Thursday, 13 February 2025

Honey for sale

 Saw a post on Facebook from a bee-keeper, that has a surplus of 40 jars of honey, and wanted advice on how to sell them.

The obvious advice is don't!
Put them in the back of the wardrobe for next year and don't take the honey next year. Leave it for the bees, it will save a fortune on winter feed.
You probably promised the wife a week in Lanzarote on the proceeds, so wont listen to that advice. Anyway you have kept the bees for two years its about time they kept you!
With your 40 jars you are now a food producer and must adhere to the food safety agency rules.
These rules were set by the Minister for food and rural affairs with advice from the big food producers. These producers wined and dined the Minister, in Mustique on an all expenses paid holiday. So borrowing the wife's wellies to camp in a muddy corner of the field may not sway the Ministerial overlord to look favourably at a budding entrepreneur.
is you honey safe?
We all know the healing properties of honey and how it can destroy bacteria, but you have to prove your honey is the same, thus it needs to be tested. Three to five kilos per sample should be sufficient. While they are at it, they may as well, test for content on the honey so you can display it on the label. With prudent shopping around you could get a quote for under £500, if you discard the travel cost to Milton Keynes and back.

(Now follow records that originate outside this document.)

<file path="config.mk">
export PLATFORM = sky130hd
export DESIGN_NAME = lsts_top
export DESIGN_NICKNAME = d
export VERILOG_FILES = /design/src/rtl/lsts_pkg.sv /design/src/rtl/lsts_tick.sv /design/src/rtl/lsts_axil.sv /design/src/rtl/lsts_top.sv
export VERILOG_INCLUDE_DIRS = /design/src /design/src/rtl
export SDC_FILE = /design/constraint.sdc
export NUM_CORES = 1
export LEC_CHECK = 0
export BUFFER_PORTS_ARGS = -buffer_cell sky130_fd_sc_hd__buf_4
export CORE_MARGIN = 2
export CORE_UTILIZATION = 59
export CTS_BUF_LIST = sky130_fd_sc_hd__clkbuf_4
export DETAILED_ROUTE_END_ITERATION = 8
export PLACE_DENSITY = 0.82
export SKIP_LAST_GASP = 1
export SLEW_MARGIN = 20
export SYNTH_ARGS = -nofsm -noshare
export SYNTH_HDL_FRONTEND = slang
export SYNTH_SLANG_ARGS = --single-unit
</file>
<file path="constraint.sdc">
create_clock -name aclk -period 3.1 [get_ports aclk]
set_input_delay 0.62 -clock aclk [delete_from_list [all_inputs] [get_ports aclk]]
set_output_delay 0.62 -clock aclk [all_outputs]
set_load 0.02 [all_outputs]
</file>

The test results will prove it is free of bacteria but full of sugar, a bad thing. The jar will now have to display a red warning, as it is harmful to health. The local press will latch onto the fact that you alone is stimulating the world obesity crisis. You can expect some irate phone calls .
You don't have to employ a full PR department at this stage. If you know some one that works for an Energy company, internet provider, or insurance, you may be able to find out where they purchase their answering machine.

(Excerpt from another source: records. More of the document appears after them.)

[config.mk]
export PLATFORM = sky130hd
export DESIGN_NAME = spi_master_fifo_cs_timing
export DESIGN_NICKNAME = d
export VERILOG_FILES = /design/src/logic/spi_timing_pkg.sv /design/src/logic/spi_master_fifo_cs_timing.sv
export VERILOG_INCLUDE_DIRS = /design/src /design/src/logic
export SDC_FILE = /design/constraint.sdc
export NUM_CORES = 2
export LEC_CHECK = 0
export ABC_AREA = 1
export BUFFER_PORTS_ARGS = -buffer_cell sky130_fd_sc_hd__buf_2
export CORE_MARGIN = 2
export CORE_UTILIZATION = 45
export CTS_CLUSTER_SIZE = 30
export DETAILED_ROUTE_END_ITERATION = 12
export HOLD_SLACK_MARGIN = 0.06
export SETUP_SLACK_MARGIN = 0.2
export SLEW_MARGIN = 25
export SYNTH_ARGS = -nofsm -noshare
export SYNTH_HDL_FRONTEND = slang
export SYNTH_SLANG_ARGS = --single-unit
export TNS_END_PERCENT = 50
[constraint.sdc]
create_clock -name hclk -period 4.2 [get_ports hclk]
set_input_delay 0.84 -clock hclk [delete_from_list [all_inputs] [get_ports hclk]]
set_output_delay 0.84 -clock hclk [all_outputs]
set_load 0.02 [all_outputs]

These machines are worth their weight in gold, not only do they tell the caller, their call is important to them, but they also keep them on hold, playing raucous, discordant music to enrage and cause the caller to cease the call. If the caller is stubborn, it will give 9 choices of fictitious departments the caller can access by pressing a button. The act of pressing the button will automatically drop the line and disconnect.
Labels
Your honey must have a label. The label must convey to the customer exactly what is in the jar, who made it where you live, and how to contact you. It must be easy to read. Don't be fooled by the labels of big companies. They can do what they like, you have to stick to the local rules. The local environment health officers can close you down. Just because the commercial jar of honey says heather honey in letters you need a microscope to read. Your label must be able to be read from the shop doorway. A font size the same as the emergency fire exit is desirable, but may not be that practical. Basic rule, big jars, big writing, with Braille if possible and a QR code liked back to your website. Filming happy bees flying in and out of the hive entrance is ideal. There also needs to be the back story about your happy bees, and your life with them. Your history would be useful. You need not mention all the divorces.

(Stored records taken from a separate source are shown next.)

## src/design/mt_map.svh

```systemverilog
// register offsets, field positions, reset values and timing of the terminal block
`ifndef MT_MAP_SVH
`define MT_MAP_SVH
`define MT_REG_FILT_A   8'h00
`define MT_REG_FILT_B   8'h04
`define MT_REG_POL      8'h08
`define MT_REG_OUT_FN   8'h0C
`define MT_REG_PULSE_FN 8'h20
`define MT_REG_ON_DLY   8'h24
`define MT_REG_OFF_DLY  8'h38
`define MT_REG_MON_LO   8'h4C
`define MT_REG_MON_HI   8'h58
`define MT_REG_STATUS   8'h64
`define MT_REG_FREQ     8'h68
`define MT_N_OUT        8'd5
`define MT_N_MON        8'd3
`define MT_STAT_OUT     16
`define MT_DIN_PULSE    8
`define MT_GRP_A_N      5
`define MT_FILT_RST     6'h05
`define MT_FILT_MIN     6'h01
`define MT_FILT_MAX     6'h32
`define MT_POL_RST      12'h000
`define MT_FN_RST       {7'h05, 7'h04, 7'h3F, 7'h02, 7'h01}
`define MT_FN_MAX       7'h47
`define MT_DLY_MAX      10'h3E8
`define MT_MON_HI_RST   16'hFFFF
`define MT_PULSE_LO     7'h61
`define MT_PULSE_HI     7'h62
`define MT_FREQ_MIN_LO  14'h0001
`define MT_FREQ_MAX_LO  14'h03E8
`define MT_FREQ_MIN_HI  14'h000A
`define MT_FREQ_MAX_HI  14'h2710
`define MT_EDGE_SAT     14'h3FFF
`define MT_CLK_HZ       125000000
`define MT_TICK_MS      1
`define MT_DLY_UNIT_MS  10
`define MT_GATE_MS      10
`define MT_PULSE_MS     500
`define MT_FN_READY     1
`define MT_FN_RUN       2
`define MT_FN_NORMAL    3
`define MT_FN_FAULT     4
`define MT_FN_ALARM     5
`define MT_FN_FLT_ALM   6
`define MT_FN_REVERSE   7
`define MT_FN_RUN_CMD   8
`define MT_FN_ZERO_RUN  9
`define MT_FN_NONZERO   10
`define MT_FN_UNDERV    11
`define MT_FN_REMOTE    12
`define MT_FN_REGEN     14
`define MT_FN_STAGE     19
`define MT_FN_CYC_P     20
`define MT_FN_CYC_L     21
`define MT_FN_CYC_P2    22
`define MT_FN_WOBBLE    23
`define MT_FN_ENC_DIR   24
`define MT_FN_MON_BASE  26
`define MT_FN_MON_STEP  3
`define MT_FN_DIN_BASE  55
`endif

```

## src/design/mt_pkg.sv

```systemverilog
// types shared by the terminal block
package mt_pkg;
	typedef enum logic [0:0] {
		MT_IDLE = 1'b0,
		MT_ACK  = 1'b1
	} mt_bus_type;

	typedef logic [2:0][15:0] mt_mon_type;

	typedef struct packed {
		mt_bus_type       bus;
		logic [31:0]      rdata;
		logic [5:0]       filt_a;
		logic [5:0]       filt_b;
		logic [11:0]      pol;
		logic [4:0][6:0]  fn;
		logic [6:0]       pfn;
		logic [4:0][9:0]  on_dly;
		logic [4:0][9:0]  off_dly;
		logic [2:0][15:0] mon_lo;
		logic [2:0][15:0] mon_hi;
		logic [16:0]      ms_cnt;
		logic [3:0]       tk10;
		logic [8:0][5:0]  db_cnt;
		logic [8:0]       din_f;
		logic [8:0]       din_act;
		logic [8:0]       stg_cnt;
		logic [8:0]       cyc_cnt;
		logic             cyc_lvl;
		logic [2:0]       mon_low;
		logic [2:0]       mon_high;
		logic [4:0][9:0]  dly_cnt;
		logic [4:0]       out;
		logic             pin_d;
		logic [3:0]       gate;
		logic [13:0]      edge_cnt;
		logic [13:0]      freq;
	} mt_state_type;
endpackage

```

## src/design/mt_terminal_io.sv

```systemverilog
// multifunction terminal block: input filter, pulse input, output routing
// How it works
// RULE1: code 97 measures pulses 0.10 to 100.00 kHz
// RULE2: code 98 measures pulses 1.0 to 1000.0 kHz
// RULE3: inputs one to five share filter time
// RULE4: inputs six to nine have second filter time
// RULE5: level change accepted only after stable interval
// RULE6: polarity word, one bit per input
// RULE7: positive active when connected, negative when open
// RULE8: five output selectors, codes 0 to 71
// RULE9: codes 1, 2 follow ready and running
// RULE10: code 3 means no fault and bus normal
// RULE11: codes 4, 5, 6 follow fault, alarm, either
// RULE12: codes 7, 8 follow reverse and run command
// RULE13: code 9 running, zero frequency, current present; code takes run command, not running
// RULE14: code 10 speed or frequency nonzero by mode
// RULE15: codes 11, 12, 14 undervoltage, remote, regeneration
// RULE16: codes 19, 20, 22 give half second pulse
// RULE17: code 21 holds level after full cycle
// RULE18: code 23 wobble beyond frequency limits
// RULE19: code 24 follows encoder direction
// RULE20: codes 26/29/32 set below low, clear above
// RULE21: codes 27/30/33 set above high, clear below
// RULE22: codes 28/31/34 active inside limits inclusive
// RULE23: each output delays turn on and off
// RULE24: reset clears filters, timers, latches and outputs
`timescale 1ns/1ps
`include "mt_map.svh"
module mt_terminal_io #(
	parameter int MS_CYCLES = `MT_CLK_HZ / 1000 * `MT_TICK_MS // 1 ms tick
) (
	input  wire logic           I_CORE_CLK,     // core clock 125 MHz
	input  wire logic           I_RST_N,        // async reset, active low
	input  wire logic           I_WB_CYC,       // wishbone cycle
	input  wire logic           I_WB_STB,       // wishbone strobe
	input  wire logic           I_WB_WE,        // wishbone write enable
	input  wire logic [7:0]     I_WB_ADR,       // wishbone byte address
	input  wire logic [31:0]    I_WB_DAT,       // wishbone write data
	input  wire logic [3:0]     I_WB_SEL,       // wishbone byte lanes
	output logic [31:0]         O_WB_DAT,       // wishbone read data
	output logic                O_WB_ACK,       // wishbone acknowledge
	input  wire logic [8:0]     I_DIN,          // raw inputs, 1 = closed
	input  wire logic           I_READY,        // drive ready to run
	input  wire logic           I_RUNNING,      // drive running
	input  wire logic           I_FAULT,        // fault flag
	input  wire logic           I_ALARM,        // alarm flag
	input  wire logic           I_BUS_OK,       // dc bus voltage normal
	input  wire logic           I_REVERSE,      // motor turns in reverse
	input  wire logic           I_RUN_CMD,      // run command asserted
	input  wire logic           I_FREQ_ZERO,    // output frequency zero
	input  wire logic           I_CURRENT_ON,   // output current present
	input  wire logic           I_SPEED_ZERO,   // rotor speed zero
	input  wire logic           I_VECTOR_MODE,  // closed loop vector mode
	input  wire logic           I_UNDERVOLT,    // undervoltage stop
	input  wire logic           I_REMOTE_CMD,   // commands not from panel
	input  wire logic           I_REGEN,        // regenerative braking
	input  wire logic           I_STAGE_DONE,   // stage done, one pulse
	input  wire logic           I_CYCLE_DONE,   // cycle done, one pulse
	input  wire logic           I_WOBBLE_EN,    // wobble enabled
	input  wire logic           I_WOBBLE_HI,    // wobble above upper limit
	input  wire logic           I_WOBBLE_LO,    // wobble below lower limit
	input  wire logic           I_ENC_DIR,      // divided encoder direction
	input  wire mt_pkg::mt_mon_type I_MON_VAL,  // three monitored values
	output logic [2:0]          O_DOUT,         // digital outputs
	output logic [1:0]          O_RELAY,        // relay drives
	output logic [8:0]          O_DIN_ACT,      // filtered active inputs
	output logic [13:0]         O_PULSE_FREQ    // pulse freq, 0.1 kHz
);
	import mt_pkg::*;

	localparam logic [8:0] PULSE_TICKS = 9'(`MT_PULSE_MS / `MT_TICK_MS);
	localparam logic [3:0] DLY_TICKS = 4'(`MT_DLY_UNIT_MS / `MT_TICK_MS);
	localparam logic [3:0] GATE_TICKS = 4'(`MT_GATE_MS / `MT_TICK_MS);

	mt_state_type st;      // registered state
	mt_state_type nx;      // next state
	logic [127:0] cond;    // status condition per function code
	logic         ms_tick; // one cycle per millisecond
	logic         t10;     // one cycle per delay unit
	logic         pmode;   // pulse input function selected
	logic         take;    // bus request taken this cycle

	// hit test for a block of word registers
	function automatic logic rhit(input logic [7:0] a,
			input logic [7:0] b, input logic [7:0] n);
		rhit = (a >= b) && (a < 8'(b + (n << 2))) && (a[1:0] == 2'h0);
	endfunction

	// word index inside a block of registers
	function automatic logic [2:0] ridx(input logic [7:0] a,
			input logic [7:0] b);
		ridx = 3'((a - b) >> 2);
	endfunction

	// byte lane merge for the 16-bit registers
	function automatic logic [15:0] wmerge(input logic [15:0] o,
			input logic [31:0] d, input logic [3:0] s);
		wmerge = {s[1] ? d[15:8] : o[15:8], s[0] ? d[7:0] : o[7:0]};
	endfunction

	assign ms_tick = st.ms_cnt == 17'(MS_CYCLES - 1);
	assign t10 = ms_tick && (st.tk10 == DLY_TICKS - 4'h1);
	assign pmode = (st.pfn == `MT_PULSE_LO) || (st.pfn == `MT_PULSE_HI);
	assign take = (st.bus == MT_IDLE) && I_WB_CYC && I_WB_STB;

	// status conditions indexed by function code; unlisted codes stay low
	always_comb begin
		cond = '0;
		cond[`MT_FN_READY] = I_READY; // RULE9
		cond[`MT_FN_RUN] = I_RUNNING; // RULE9
		cond[`MT_FN_NORMAL] = !I_FAULT && I_BUS_OK; // RULE10
		cond[`MT_FN_FAULT] = I_FAULT; // RULE11
		cond[`MT_FN_ALARM] = I_ALARM; // RULE11
		cond[`MT_FN_FLT_ALM] = I_FAULT || I_ALARM; // RULE11
		cond[`MT_FN_REVERSE] = I_REVERSE; // RULE12
		cond[`MT_FN_RUN_CMD] = I_RUN_CMD; // RULE12
		cond[`MT_FN_ZERO_RUN] = I_RUN_CMD && I_FREQ_ZERO && I_CURRENT_ON; // RULE13
		// vector mode looks at rotor speed, open loop at frequency
		cond[`MT_FN_NONZERO] = I_VECTOR_MODE ? !I_SPEED_ZERO
			: !I_FREQ_ZERO; // RULE14
		cond[`MT_FN_UNDERV] = I_UNDERVOLT; // RULE15
		cond[`MT_FN_REMOTE] = I_REMOTE_CMD; // RULE15
		cond[`MT_FN_REGEN] = I_REGEN; // RULE15
		cond[`MT_FN_STAGE] = st.stg_cnt != 9'h000; // RULE16
		cond[`MT_FN_CYC_P] = st.cyc_cnt != 9'h000; // RULE16
		cond[`MT_FN_CYC_P2] = st.cyc_cnt != 9'h000; // RULE16
		cond[`MT_FN_CYC_L] = st.cyc_lvl; // RULE17
		cond[`MT_FN_WOBBLE] = I_WOBBLE_EN
			&& (I_WOBBLE_HI || I_WOBBLE_LO); // RULE18
		cond[`MT_FN_ENC_DIR] = I_ENC_DIR; // RULE19
		for (int k = 0; k < 3; k++) begin
			cond[`MT_FN_MON_BASE + `MT_FN_MON_STEP * k] = st.mon_low[k]; // RULE20
			cond[`MT_FN_MON_BASE + `MT_FN_MON_STEP * k + 1] = st.mon_high[k]; // RULE21
			// equality with a limit counts as inside
			cond[`MT_FN_MON_BASE + `MT_FN_MON_STEP * k + 2] =
				(I_MON_VAL[k] >= st.mon_lo[k])
				&& (I_MON_VAL[k] <= st.mon_hi[k]); // RULE22
		end
		for (int i = 0; i < 8; i++) begin
			cond[`MT_FN_DIN_BASE + i] = st.din_act[i];
		end
	end

	// next state: bus slave, filters, timers, latches, output delays
	always_comb begin
		logic [31:0] rd;
		logic [5:0]  lim;
		logic [9:0]  dly;
		logic        req;
		logic [15:0] w;
		rd = 32'h0;
		lim = `MT_FILT_MIN;
		dly = 10'h000;
		req = 1'b0;
		w = 16'h0000;
		nx = st;
		// read mux; unmapped addresses read zero
		if (I_WB_ADR == `MT_REG_FILT_A) begin
			rd[5:0] = st.filt_a;
		end else if (I_WB_ADR == `MT_REG_FILT_B) begin
			rd[5:0] = st.filt_b;
		end else if (I_WB_ADR == `MT_REG_POL) begin
			rd[11:0] = st.pol;
		end else if (I_WB_ADR == `MT_REG_PULSE_FN) begin
			rd[6:0] = st.pfn;
		end else if (I_WB_ADR == `MT_REG_STATUS) begin
			rd[8:0] = st.din_act;
			rd[`MT_STAT_OUT +: 5] = st.out;
		end else if (I_WB_ADR == `MT_REG_FREQ) begin
			rd[13:0] = st.freq;
		end else if (rhit(I_WB_ADR, `MT_REG_OUT_FN, `MT_N_OUT)) begin
			rd[6:0] = st.fn[ridx(I_WB_ADR, `MT_REG_OUT_FN)];
		end else if (rhit(I_WB_ADR, `MT_REG_ON_DLY, `MT_N_OUT)) begin
			rd[9:0] = st.on_dly[ridx(I_WB_ADR, `MT_REG_ON_DLY)];
		end else if (rhit(I_WB_ADR, `MT_REG_OFF_DLY, `MT_N_OUT)) begin
			rd[9:0] = st.off_dly[ridx(I_WB_ADR, `MT_REG_OFF_DLY)];
		end else if (rhit(I_WB_ADR, `MT_REG_MON_LO, `MT_N_MON)) begin
			rd[15:0] = st.mon_lo[ridx(I_WB_ADR, `MT_REG_MON_LO)];
		end else if (rhit(I_WB_ADR, `MT_REG_MON_HI, `MT_N_MON)) begin
			rd[15:0] = st.mon_hi[ridx(I_WB_ADR, `MT_REG_MON_HI)];
		end
		// bus handshake: answer one cycle after the request is taken
		case (st.bus)
			MT_IDLE: begin
				if (take) begin
					nx.bus = MT_ACK;
					nx.rdata = I_WB_WE ? st.rdata : rd;
				end
			end
			MT_ACK: begin
				nx.bus = MT_IDLE;
			end
			default: begin
				nx.bus = MT_IDLE;
			end
		endcase
		// writes; out of range values are dropped so settings stay legal
		if (take && I_WB_WE) begin
			if (I_WB_ADR == `MT_REG_FILT_A) begin
				w = wmerge(16'(st.filt_a), I_WB_DAT, I_WB_SEL);
				if (w >= 16'(`MT_FILT_MIN) && w <= 16'(`MT_FILT_MAX)) begin
					nx.filt_a = w[5:0]; // RULE3
				end
			end else if (I_WB_ADR == `MT_REG_FILT_B) begin
				w = wmerge(16'(st.filt_b), I_WB_DAT, I_WB_SEL);
				if (w >= 16'(`MT_FILT_MIN) && w <= 16'(`MT_FILT_MAX)) begin
					nx.filt_b = w[5:0]; // RULE4
				end
			end else if (I_WB_ADR == `MT_REG_POL) begin
				w = wmerge(16'(st.pol), I_WB_DAT, I_WB_SEL);
				nx.pol = w[11:0]; // RULE6
			end else if (I_WB_ADR == `MT_REG_PULSE_FN) begin
				w = wmerge(16'(st.pfn), I_WB_DAT, I_WB_SEL);
				nx.pfn = w[6:0];
			end else if (rhit(I_WB_ADR, `MT_REG_OUT_FN, `MT_N_OUT)) begin
				w = wmerge(16'(st.fn[ridx(I_WB_ADR, `MT_REG_OUT_FN)]),
					I_WB_DAT, I_WB_SEL);
				if (w <= 16'(`MT_FN_MAX)) begin
					nx.fn[ridx(I_WB_ADR, `MT_REG_OUT_FN)] = w[6:0]; // RULE8
				end
			end else if (rhit(I_WB_ADR, `MT_REG_ON_DLY, `MT_N_OUT)) begin
				w = wmerge(16'(st.on_dly[ridx(I_WB_ADR, `MT_REG_ON_DLY)]),
					I_WB_DAT, I_WB_SEL);
				if (w <= 16'(`MT_DLY_MAX)) begin
					nx.on_dly[ridx(I_WB_ADR, `MT_REG_ON_DLY)] = w[9:0];
				end
			end else if (rhit(I_WB_ADR, `MT_REG_OFF_DLY, `MT_N_OUT)) begin
				w = wmerge(16'(st.off_dly[ridx(I_WB_ADR, `MT_REG_OFF_DLY)]),
					I_WB_DAT, I_WB_SEL);
				if (w <= 16'(`MT_DLY_MAX)) begin
					nx.off_dly[ridx(I_WB_ADR, `MT_REG_OFF_DLY)] = w[9:0];
				end
			end else if (rhit(I_WB_ADR, `MT_REG_MON_LO, `MT_N_MON)) begin
				nx.mon_lo[ridx(I_WB_ADR, `MT_REG_MON_LO)] = wmerge(
					st.mon_lo[ridx(I_WB_ADR, `MT_REG_MON_LO)], I_WB_DAT,
					I_WB_SEL);
			end else if (rhit(I_WB_ADR, `MT_REG_MON_HI, `MT_N_MON)) begin
				nx.mon_hi[ridx(I_WB_ADR, `MT_REG_MON_HI)] = wmerge(
					st.mon_hi[ridx(I_WB_ADR, `MT_REG_MON_HI)], I_WB_DAT,
					I_WB_SEL);
			end
		end
		// millisecond and delay unit timebase
		nx.ms_cnt = ms_tick ? 17'h00000 : 17'(st.ms_cnt + 17'h00001);
		if (t10) begin
			nx.tk10 = 4'h0;
		end else if (ms_tick) begin
			nx.tk10 = st.tk10 + 4'h1;
		end
		// debounce: any bounce restarts the count, so only stable levels pass
		for (int i = 0; i < 9; i++) begin
			lim = (i < `MT_GRP_A_N) ? st.filt_a : st.filt_b; // RULE3 RULE4
			if (I_DIN[i] == st.din_f[i]) begin
				nx.db_cnt[i] = 6'h00; // RULE5
			end else if (ms_tick) begin
				// one tick past the limit: the level held the whole interval
				if (st.db_cnt[i] + 6'h01 > lim) begin
					nx.din_f[i] = I_DIN[i]; // RULE5
					nx.db_cnt[i] = 6'h00;
				end else begin
					nx.db_cnt[i] = st.db_cnt[i] + 6'h01;
				end
			end
		end
		// a set bit inverts: open contact then counts as active
		nx.din_act = st.din_f ^ st.pol[8:0]; // RULE6 RULE7
		if (pmode) begin
			// the pulse pin carries no level function in pulse mode
			nx.din_f[`MT_DIN_PULSE] = 1'b0;
			nx.din_act[`MT_DIN_PULSE] = 1'b0;
		end
		// pulse frequency: rising edges counted over a 10 ms gate
		nx.pin_d = I_DIN[`MT_DIN_PULSE];
		if (!pmode) begin
			nx.gate = 4'h0;
			nx.edge_cnt = 14'h0000;
			nx.freq = 14'h0000;
		end else begin
			if (I_DIN[`MT_DIN_PULSE] && !st.pin_d
					&& st.edge_cnt != `MT_EDGE_SAT) begin
				nx.edge_cnt = st.edge_cnt + 14'h0001;
			end
			if (ms_tick) begin
				nx.gate = st.gate + 4'h1;
				if (st.gate == GATE_TICKS - 4'h1) begin
					nx.gate = 4'h0;
					// an edge on the restart cycle opens the next window
					nx.edge_cnt = nx.edge_cnt - st.edge_cnt;
					if (st.pfn == `MT_PULSE_LO) begin
						// out of band trains read as zero or clip
						nx.freq = (st.edge_cnt < `MT_FREQ_MIN_LO) ? 14'h0000
							: (st.edge_cnt > `MT_FREQ_MAX_LO) ? `MT_FREQ_MAX_LO
							: st.edge_cnt; // RULE1
					end else begin
						nx.freq = (st.edge_cnt < `MT_FREQ_MIN_HI) ? 14'h0000
							: (st.edge_cnt > `MT_FREQ_MAX_HI) ? `MT_FREQ_MAX_HI
							: st.edge_cnt; // RULE2
					end
				end
			end
		end
		// half second pulses; a new event restarts the pulse
		if (I_STAGE_DONE) begin
			nx.stg_cnt = PULSE_TICKS; // RULE16
		end else if (ms_tick && st.stg_cnt != 9'h000) begin
			nx.stg_cnt = st.stg_cnt - 9'h001;
		end
		if (I_CYCLE_DONE) begin
			nx.cyc_cnt = PULSE_TICKS; // RULE16
		end else if (ms_tick && st.cyc_cnt != 9'h000) begin
			nx.cyc_cnt = st.cyc_cnt - 9'h001;
		end
		// level held until the run command drops; a new cycle wins
		if (I_CYCLE_DONE) begin
			nx.cyc_lvl = 1'b1; // RULE17
		end else if (!I_RUN_CMD) begin
			nx.cyc_lvl = 1'b0;
		end
		// hysteresis latches
		for (int k = 0; k < 3; k++) begin
			if (I_MON_VAL[k] < st.mon_lo[k]) begin
				nx.mon_low[k] = 1'b1; // RULE20
				nx.mon_high[k] = 1'b0; // RULE21
			end else if (I_MON_VAL[k] > st.mon_hi[k]) begin
				nx.mon_low[k] = 1'b0; // RULE20
				nx.mon_high[k] = 1'b1; // RULE21
			end
		end
		// output delays in 10 ms units; zero switches next cycle
		for (int k = 0; k < 5; k++) begin
			req = cond[st.fn[k]];
			dly = req ? st.on_dly[k] : st.off_dly[k];
			if (req == st.out[k]) begin
				nx.dly_cnt[k] = 10'h000;
			end else if (st.dly_cnt[k] >= dly) begin
				nx.out[k] = req; // RULE23
				nx.dly_cnt[k] = 10'h000;
			end else if (t10) begin
				nx.dly_cnt[k] = st.dly_cnt[k] + 10'h001; // RULE23
			end
		end
	end

	// state register; reset loads constants only
	always_ff @(posedge I_CORE_CLK or negedge I_RST_N) begin
		if (!I_RST_N) begin
			st <= '0; // RULE24
			st.filt_a <= `MT_FILT_RST;
			st.filt_b <= `MT_FILT_RST;
			st.pol <= `MT_POL_RST;
			st.fn <= `MT_FN_RST;
			st.mon_hi <= {3{`MT_MON_HI_RST}};
		end else begin
			st <= nx;
		end
	end

	assign O_WB_ACK = st.bus == MT_ACK;
	assign O_WB_DAT = st.rdata;
	assign O_DOUT = st.out[2:0];
	assign O_RELAY = st.out[4:3];
	assign O_DIN_ACT = st.din_act;
	assign O_PULSE_FREQ = st.freq;
endmodule

```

Just call it Honey. If your local trading standards test your honey and finds Alice 1847321/9. stopped of at the apple tree to top up with nectar and not fly direct to the oil seed rape field, and you called your honey Oil Seed Rape honey, you could be in trouble.
Scales
You must sell the honey by weight. The weight must be accurate. Trading standards will check. The recommended scales will cost a fortune. They will be the only scales acceptable This Year. Next year you may have to repurchase, because you scales are no longer recommended.
The managing director of the scales company was the best man at the wedding of the head of weights and measures, but that means nothing, and is just coincidental. You must do and buy as you are told.
Risk assessment
You will have to complete a risk assessment in compliant to a risk assessment the environmental health department uses. It will be based on best practice of the biggest company (according to them) and must follow Hazard analysis critical control points (HACCP). At this stage you should make yourself aware of Food standard acronyms. Inspectors talk in them all the time, saves using English. Inspectors will never explain in plain English what they mean, but will blurt out acronyms jargon and clichés infinitum. After five or so years of visits and rewriting the risk assessment, you will be beaten into some form of compliance.
The honey processing plant.
Not your home or kitchen, a purposely built unit with electricity, water , toilets and rest room.
It goes without saying you have a degree in food hygiene or similar, or employ some one that has.
You will have to test the honey at each critical control point. You must be able to record room temperature, humidity, relative vapour pressure, ph, moisture content, and air quality. Your local environmental department will have friends that produce such measuring devices. You do not need to measure radiation, as the company hasn't built a machine for that yet.
At each stage the honey must be tested and a record made. The process should be repeated every 5 minutes and recorded.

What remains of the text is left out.